Esse método contraceptivo já foi justificado por gerações: foi só a cabecinha. O assunto é sexo por enquanto. Chega a ser risível o sujeito falar isso quando a moça pegou criança. Parecem duas meninas brincando de pique: ela pegou criança. E com esse individualismo: ela pegou criança sozinha. O português é mesmo uma língua muy rica.

Há quem diga que a expressão “feita nas coxas” também é sexual. Sexo ruim. Funciona como analogia, mas a expressão tem outras hipóteses de origem e polêmicas, como a das telhas feitas nas coxas dos negros escravizados e que não se encaixavam direito, por isso a água pingava no chão. Sexo nas coxas também é assim, não encaixa e pinga no chão. Funciona melhor do que só a cabecinha.

Outro dia um médico falou que nunca pegou Covid. Visita UTI de Covid e nunca pegou Covid. Teorias das conspiração podem dizer que ele tem algum bizú alternativo que a ciência esconde da população. Ou poderia estar mentindo. Só que não, dizia a verdade e sem mágica, só com máscara.

A moça mais honesta foi a que explicou no trabalho o resultado positivo do exame dizendo que se deixou pegar pelo vírus. Essa pegou sozinha, se isolou em casa e seguiu as orientações médicas até novo exame, negativo.

“Todo mundo vai pegar!” virou verdade absoluta, quase tão importante quanto frase de caminhão (antes de todas serem substituídas por Jesus e sua franquia). Se todo mundo vai pegar, por que tem fila de vacina, cientistas atuando em várias frentes, fábricas produzindo máscaras? Que a sociedade chute o balde, que todos peguem, que as mutações cheguem mais rápido e que as orações pela chegada do meteoro possam ser descartadas.
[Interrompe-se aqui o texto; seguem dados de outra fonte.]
File: src/rtl/fifo_512_byte_pkg.sv
// fifo_512_byte_pkg: shared encoding of the per-cycle FIFO operation.
package fifo_512_byte_pkg;
    typedef enum logic [1:0] {OP_IDLE, OP_WR, OP_RD, OP_RW} fifo_op_e;
endpackage

File: src/rtl/fifo_sdp_ram.sv
// fifo_sdp_ram: simple dual-port RAM with a registered read port, shaped for block RAM inference.
module fifo_sdp_ram #(
    parameter int DATA_W = 8,
    parameter int DEPTH  = 512,
    parameter int ADDR_W = $clog2(DEPTH)
) (
    input  logic              clk,
    input  logic              rst,
    input  logic              we,
    input  logic [ADDR_W-1:0] waddr,
    input  logic [DATA_W-1:0] wdata,
    input  logic              re,
    input  logic [ADDR_W-1:0] raddr,
    output logic [DATA_W-1:0] rdata
);
    logic [DATA_W-1:0] mem [DEPTH];

    always_ff @(posedge clk) begin
        if (we) mem[waddr] <= wdata;
    end

    // Output register reset only; the array itself is never cleared.
    always_ff @(posedge clk) begin
        if (rst) rdata <= '0;
        else if (re) rdata <= mem[raddr];
    end
endmodule

File: src/rtl/fifo_512_byte.sv
// fifo_512_byte: single-clock byte FIFO with registered fill count and empty/full flags.
module fifo_512_byte
    import fifo_512_byte_pkg::*;
#(
    parameter int DATA_W = 8,
    parameter int DEPTH  = 512,
    localparam int ADDR_W = $clog2(DEPTH)
) (
    input  logic              clk,
    input  logic              rst,
    input  logic              en,
    input  logic              wr_en,
    input  logic [DATA_W-1:0] wr_data,
    input  logic              rd_en,
    output logic [DATA_W-1:0] rd_data,
    output logic [ADDR_W-1:0] current_fill_ct,
    output logic              fifo_empty,
    output logic              fifo_full
);
    logic [ADDR_W-1:0] wr_ptr_q, wr_ptr_d, rd_ptr_q, rd_ptr_d, count_q, count_d;
    logic              empty_q, empty_d, full_q, full_d;
    logic              wr_acc, rd_acc;
    fifo_op_e          op;

    // A full FIFO still takes a write when a read frees a slot in the same cycle.
    always_comb begin
        wr_acc   = en & wr_en & (~full_q | rd_en);
        rd_acc   = en & rd_en & ~empty_q;
        op       = fifo_op_e'({rd_acc, wr_acc});
        wr_ptr_d = wr_ptr_q + ADDR_W'(wr_acc);
        rd_ptr_d = rd_ptr_q + ADDR_W'(rd_acc);
        count_d  = op == OP_WR ? count_q + 1'b1 : op == OP_RD ? count_q - 1'b1 : count_q;
        empty_d  = count_d == '0;
        full_d   = count_d == ADDR_W'(DEPTH - 1);
    end

    always_ff @(posedge clk) begin
        if (rst) begin
            wr_ptr_q <= '0;
            rd_ptr_q <= '0;
            count_q  <= '0;
            empty_q  <= 1'b1;
            full_q   <= 1'b0;
        end else begin
            wr_ptr_q <= wr_ptr_d;
            rd_ptr_q <= rd_ptr_d;
            count_q  <= count_d;
            empty_q  <= empty_d;
            full_q   <= full_d;
        end
    end

    fifo_sdp_ram #(.DATA_W(DATA_W), .DEPTH(DEPTH), .ADDR_W(ADDR_W)) u_ram (
        .clk   (clk),
        .rst   (rst),
        .we    (wr_acc),
        .waddr (wr_ptr_q),
        .wdata (wr_data),
        .re    (rd_acc),
        .raddr (rd_ptr_q),
        .rdata (rd_data)
    );

    assign current_fill_ct = count_q;
    assign fifo_empty      = empty_q;
    assign fifo_full       = full_q;
endmodule

File: config.mk
export PLATFORM = sky130hd
export DESIGN_NAME = fifo_512_byte
export DESIGN_NICKNAME = d
export VERILOG_FILES = /design/src/rtl/fifo_512_byte_pkg.sv /design/src/rtl/fifo_sdp_ram.sv /design/src/rtl/fifo_512_byte.sv
export SDC_FILE = /design/constraint.sdc
export NUM_CORES = 2
export LEC_CHECK = 0
export BUFFER_PORTS_ARGS = -buffer_cell sky130_fd_sc_hd__buf_2
export CAP_MARGIN = 20
export CORE_MARGIN = 1
export CORE_UTILIZATION = 50
export DETAILED_ROUTE_END_ITERATION = 6
export GPL_TIMING_DRIVEN = 1
export HOLD_SLACK_MARGIN = 0.1
export PLACE_DENSITY = 0.72
export SYNTH_ARGS = -nofsm -noshare
export SYNTH_HDL_FRONTEND = slang
export SYNTH_SLANG_ARGS = --single-unit
File: constraint.sdc
create_clock -name clk -period 5 [get_ports clk]
set_input_delay 0.75 -clock clk [delete_from_list [all_inputs] [get_ports clk]]
set_output_delay 0.75 -clock clk [all_outputs]
set_load 0.05 [all_outputs]
**Yosys cells after proc, flatten, opt, wreduce, memory -nomap -nowiden**

Memories as Yosys holds them, arrays and structs flattened. A register that Yosys moved wholly into a read port is not among the register bits.
Index checks and enable logic that the tools add are counted.
Widths: inputs -> output; s select.

- Register bits after elaboration: 29
- Memory bits (writable): 4,096
- Input bits: 13
- Output and inout port bits: 19
- Logic and storage cells: 25
- Memories kept: 1

- Add/subtract/negate cells: 4
- Equality and inequality tests: 3
- Muxes and demuxes: 4
- Bitwise operators: 7
- Reductions and logical operators: 1

Memory list:

| memory | words | width | read ports | clocked after memory_dff | wr ports | RTL line | text |
|---|---|---|---|---|---|---|---|
| u_ram.mem | 512 | 8 | 1 | 1 | 1 | fifo_sdp_ram.sv:16 | `logic [DATA_W-1:0] mem [DEPTH];` |

Operators with widths:

| kind | number |
|---|---|
| $add 9x1->9 | 2 |
| $mux 9 | 2 |
| $add 9x1->9 const B | 1 |
| $eq 9x9->1 const B | 1 |
| $logic_not 9->1 | 1 |
| $sub 9x1->9 const B | 1 |
| $and 1x1->1 | 4 |
| $eq 2x1->1 const B | 1 |
| $eq 2x2->1 const B | 1 |
| $mux 1 | 2 |
| $not 1->1 | 2 |
| $or 1x1->1 | 1 |

**Depth between registers and ports, before layout**

- Word-level depth: 7
- Gate-level depth with buffers: 14
- Depth with buffers taken out: 8

**Hierarchy**

A second synthesis with hierarchy kept.

- Cell total of the unflattened synthesis: 7,542
- Area total of the unflattened synthesis: 161,127.0 um^2

By module, submodules not included:

| module | times used | cells an instance | area an instance (um^2) | seq. area each (um^2) |
|---|---|---|---|---|
| fifo_sdp_ram | 1 | 7,391 | 159,767.0 | 123,158.1 |
| fifo_512_byte | 1 | 151 | 1,360.1 | 580.6 |

**Worst setup path before layout**

Ideal clock, no wire load.

- Path type: flip-flop to flip-flop
- Start point: register rd_ptr_q[0]
- End point: register u_ram.rdata[1] (read register of u_ram.mem)
- Library setup time: 132 ps
- Arrival: 2,769 ps
- Data required time: 4,868 ps
- Slack: 2,098 ps
- Stages on the path, launching flop included: 11
- Path buffers: 4
- Period minus slack after synthesis: 2,902 ps
- Cell sequence: dfxtp_1 buf_6 buf_8 buf_4 buf_2 mux4_2 mux4_2 a22oi_1 nand3_1 a221oi_1 nor4_1

RTL lines:

| element | RTL line | text |
|---|---|---|
| from (decl) | fifo_512_byte.sv:20 | `logic [ADDR_W-1:0] wr_ptr_q, wr_ptr_d, rd_ptr_q, rd_ptr_d, count_q, count_d;` |
| from (signal assigned) | fifo_512_byte.sv:46 | `rd_ptr_q <= rd_ptr_d;` |
| to (decl) | fifo_sdp_ram.sv:14 | `output logic [DATA_W-1:0] rdata` |

==> impl_metrics.csv <==
group,metric,value,unit
status,outcome,"finished with violations",
status,violations,"DRC",
grt,use_met1,36.7,%
route,drt_iter0_markers,13700,
yosys,syn_inst,7472,
critical_path,regToRegEndpoint,"u_ram.rdata[5]",
sta,slew_violations,0,
floorplanning,die_y,569,um
critical_path,crit_top_cell,"buf_12",
yosys,syn_nets,7491,
grt,grt_use_met3,7.07,%
finish,final_common_cell,"edfxtp_1",
sta,hold_viol,0,
yosys,synth_top_area_share,76.6,%
critical_path,endpoint_kind,"flop",
clock_network,cts_buffers,404,
yosys,yosysWarnings,0,
power,combinationalPowerShare,5.1,%
yosys,synth_area,161000,um^2
route,drc,2,
clock_network,cts_tree,"yes",
clock_network,hold_buffers,0,
yosys,avgSynthCellArea,21.5,um^2
route,drt-wirelength-per-cell,35.3,um
yosys,synthArstFlopShare,0,%
critical_path,required,5.84,ns
critical_path,cp.arrival,5.65,ns
power,pwr-share-clk,41.9,%
yosys,synth-seq-area-share,77.0,%
clock_network,cts.sinks,4133,
grt,global_route.usage.total,27.3,%
floorplanning,die_area,324000,um^2
grt,overflow,0,
clock_network,post_cts_buffers,0,
grt,use_met2,41.5,%
floorplanning,io_pins,32,
clock_network,htreeDepth,5,
yosys,ys.flop_type,"edfxtp_1",
route,ant_nets,0,
sta,fin_hold_ws,0.228,ns
clock_network,cts_root_buffer,"clkbuf_16",
place,gp_congestion,0.956,
sta,clock_skew,0.0901,ns
sta,min_period,4.81,ns
floorplanning,placementRows,207,
finish,syn_to_final_growth,13.1,%
finish,fillers,22400,
power,p_total,0.0719,W
critical_path,cp.depth,9,
clock_network,cts_max_path_buffers,4,
min_path,hp-class,"primary input to flop",
power,ir_drop,0.000313,V
critical_path,cp_max_fo,50,
critical_path,path_cells,"buf_12, buf_12, mux4_2, mux2i_1, o21ai_0, a2111oi_0, a211oi_1, a41oi_2, a221oi_1",
grt,grt_max_degree,164,
place,dp_hpwl,268,mm
route,vias,83500,
critical_path,r2r-start,"rd_ptr_q[0]",
critical_path,crit_buf_inv,2,
grt,antenna_found_initial,29,
floorplanning,coreArea,319000,um^2
yosys,ys_seq_elements,4133,
place,io_buffers,31,
route,firstDrtPassIters,7,
finish,final_cell_mix,"4096 x edfxtp_1, 1016 x mux4_2, 590 x nor2_1",
power,p_leak,55.4,nW
grt,gr-max-usage-layer,"met2",
yosys,synth_edf_count,4096,
critical_path,reg2reg_depth,9,
power,internal-power,0.0565,W
min_path,min-delay-start,"wr_en",
min_path,holdPathEnd,"current_fill_ct[1]",
power,powerDensity,396,nW/um^2
critical_path,worst_path_largest_cell_delay,0.97,ns
grt,grt_pass1_wl,624,mm
sta,worst_slew_pin_slew,1.26,ns
route,wirelength,444,mm
finish,nNetsFinal,7936,
min_path,hold_depth,3,
sta,fin_crit_sh,96.2,%
critical_path,slowest_stage,"a2111oi_0",
yosys,yosys.area.top_type,"edfxtp_1",
sta,final-setup-viol-count,0,
yosys,ys_types,74,
clock_network,clock_latency,1.00,ns
floorplanning,die_w,569,um
finish,final_core_util,57.0,%
power,p_switching,0.0155,W
floorplanning,initial_utilization,50.4,%
critical_path,worstSetupPathType,"flop to flop",
power,swShare,21.5,%
grt,first_global_vias,82200,
route,vias_per_cell,6.65,
finish,drive_gt1_share,26.2,%
flow_run,cap_violations,0,
finish,multiInputGateArea,34600,um^2
critical_path,r2r_slack,0.19,ns
critical_path,crit_family,"compound AO/OA/AOI/OAI gates",
sta,slew_headroom,15.8,%
power,pwr-share-seq,53.0,%
sta,tns,0,ns
finish,regArea,124000,um^2
sta,fmax,208,MHz
sta,rsz0062_at_grt,"no",
yosys,ys_top_cells_by_area,"edfxtp_1 77%, mux4_2 14%, mux2i_1 2.1%",
critical_path,worst_setup_path_start_kind,"flop",
clock_network,clkSlewWorstSetupHoldPaths,0.06,ns
-- synth_stat cells (all sizes together), types with 47 or more instances --
| cell type | n |
|---|---|
| nor2 | 598 |
| a21oi | 79 |
| a22oi | 85 |
| o221ai | 47 |
| clkbuf | 202 |
| mux4 | 1016 |
| buf | 264 |
| edfxtp | 4096 |
| mux2i | 331 |
| nand2 | 187 |
| o21ai | 67 |
-- per-layer routing --
metal / up-vias / share of wire [%]
met5: - / 0.029
li1: 32100 / -
met4: 18 / 5.7
met3: 1149 / 13
met1: 43600 / 35
met2: 6545 / 46
-- stage by stage --
stage | instances | setup WS [ns] | instance area, um^2
2_1_floorplan | 7472 | 2.10 | 161000
3_3_place_gp | 11800 | 0.0769 | 168000
3_5_place_dp | 11800 | 0.299 | 169000
4_1_cts | 12500 | 0.280 | 182000
5_1_grt | 12500 | 0.148 | 182000
6_report | 12600 | 0.189 | 182000
-- cells by family after synthesis --
family,share of synthesized area [%]
DFF,77.0
muxes,16.4
and+or+nand+nor,2.49
AOI/OAI and AO/OA,2.28
buffers and inverters,1.60
xor gates and xnor gates,0.109
adders and majority gates,0.0467
-- cell type report --
type	instances	share of cell area [%]
Clock inverter	252	1.45
Inverter	13	0.0324
Clock buffer	481	5.76
Antenna cell	25	0.0344
Sequential cell	4133	68.1
Multi-Input combinational cell	2860	19.0
Timing Repair Buffer	505	2.62
Tap cell	4284	2.95
-- timing repair --
item                                    in CTS  in global routing
endpoints found under the setup margin       0                  2
endpoints found under the hold margin        0                  0
gates resized for setup                      0                  2
-- worst reg2reg max path, cell delays in order (launching register included) --
cell and delay [ns]:
dfxtp_4 0.89, buf_12 0.43, buf_12 0.42, mux4_2 0.62
mux2i_1 0.21, o21ai_0 0.13, a2111oi_0 0.97, a211oi_1 0.18
a41oi_2 0.65, a221oi_1 0.16
-- sequential cells by signal, summed over array words and instances, names as in the netlist --
register and cells:
current_fill_ct 9, u_ram.mem 4096, wr_ptr_q 9, fifo_full 1, rd_ptr_q 9, fifo_empty 1, u_ram.rdata 8
-- power by group through the flow --
| stage | registers [W] | clock network [W] | logic [W] |
|---|---|---|---|
| after floorplan | 0.0389 | 0 | 0.00227 |
| after detailed placement | 0.0389 | 0 | 0.00365 |
| after global routing | 0.0381 | 0.0315 | 0.00383 |
| final | 0.0382 | 0.0301 | 0.00367 |
| after CTS | 0.0381 | 0.0302 | 0.00366 |
| after global placement | 0.0389 | 0 | 0.00358 |
-- worst max-delay path by stage --
stage	start	endpoint	slack (ns)
global placement	rd_ptr_q[0]	u_ram.rdata[5]	0.08
detailed placement	rd_ptr_q[0]	u_ram.rdata[1]	0.30
finish	rd_ptr_q[0]	u_ram.rdata[5]	0.19
CTS	rd_ptr_q[0]	u_ram.rdata[6]	0.28
global route	rd_ptr_q[0]	u_ram.rdata[1]	0.15
floorplan	rd_ptr_q[0]	u_ram.rdata[1]	2.10
(Power assumes the default switching activity.)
Pode até ser que todo mundo pegue, mas o esforço pra evitar isso deve ser feito. Pela doença (que pra muitos tem sintoma de gripezinha) e pelas consequências, as desconhecidas sequelas que já passam por questões de memória, olfato, paladar e respiração. Pesquisas indicam que a Covid seja uma doença vascular, não uma doença respiratória, como se acreditou por tanto tempo. Resultados do contágio podem demorar anos até surtir efeito.

“Cansei da pandemia” é outra frase que se escuta por aí. Quem se cansa de um filme, sai da sala ou troca de canal. Quem se cansa de alguém, sai de perto. Quem se cansa de um governo, elege outro. Quem se cansa da pandemia, precisa aprender a conviver com o cansaço. Se chama altruísmo.

É possível viver tomando cuidados. O uso de máscara é bem menos incômodo do que os sintomas da doença, dizem os que tiveram. E do que as sequelas.

O aluno tirava a máscara pra beber água em sala e parecia tomar um galão, porque demorava minutos pra colocar o troço de novo na cara. Ia falar com alguém, tirava a máscara. No instante em que saía da sala, tirava a máscara. No dia de apresentar trabalho não foi à aula, testou positivo. O que fazer com o trabalho? Ficou se perguntando e, entre os sintomas, estava a angústia.

Pior seria se tivesse ido apresentar, como tantos fazem em outras circunstâncias. E sem máscara.

Depois de meses de luvas, álcool em gel e líquido esfregado em tudo quanto é canto, isolamento social e pedidos por aplicativo, a humanidade aprendeu que é mais simples se cuidar: máscara, ambientes abertos, poucas pessoas num mesmo espaço. E máscara.

Isso torna impossível o contágio? Claro que não, mas ajuda bastante na prevenção. Se a tensão dos cuidados se tornar um hábito pra todo mundo (foram mais de dois anos pra treinar!), fica mais tranquilo viver em sociedade. Se cada um observar como tem agido e por onde tem passado, a comunidade pode ajudar a baixar os índices que seguem por demais elevados, entre contágios, internações e, sim, mortes, muitas mortes. É só usar mais a cabecinha.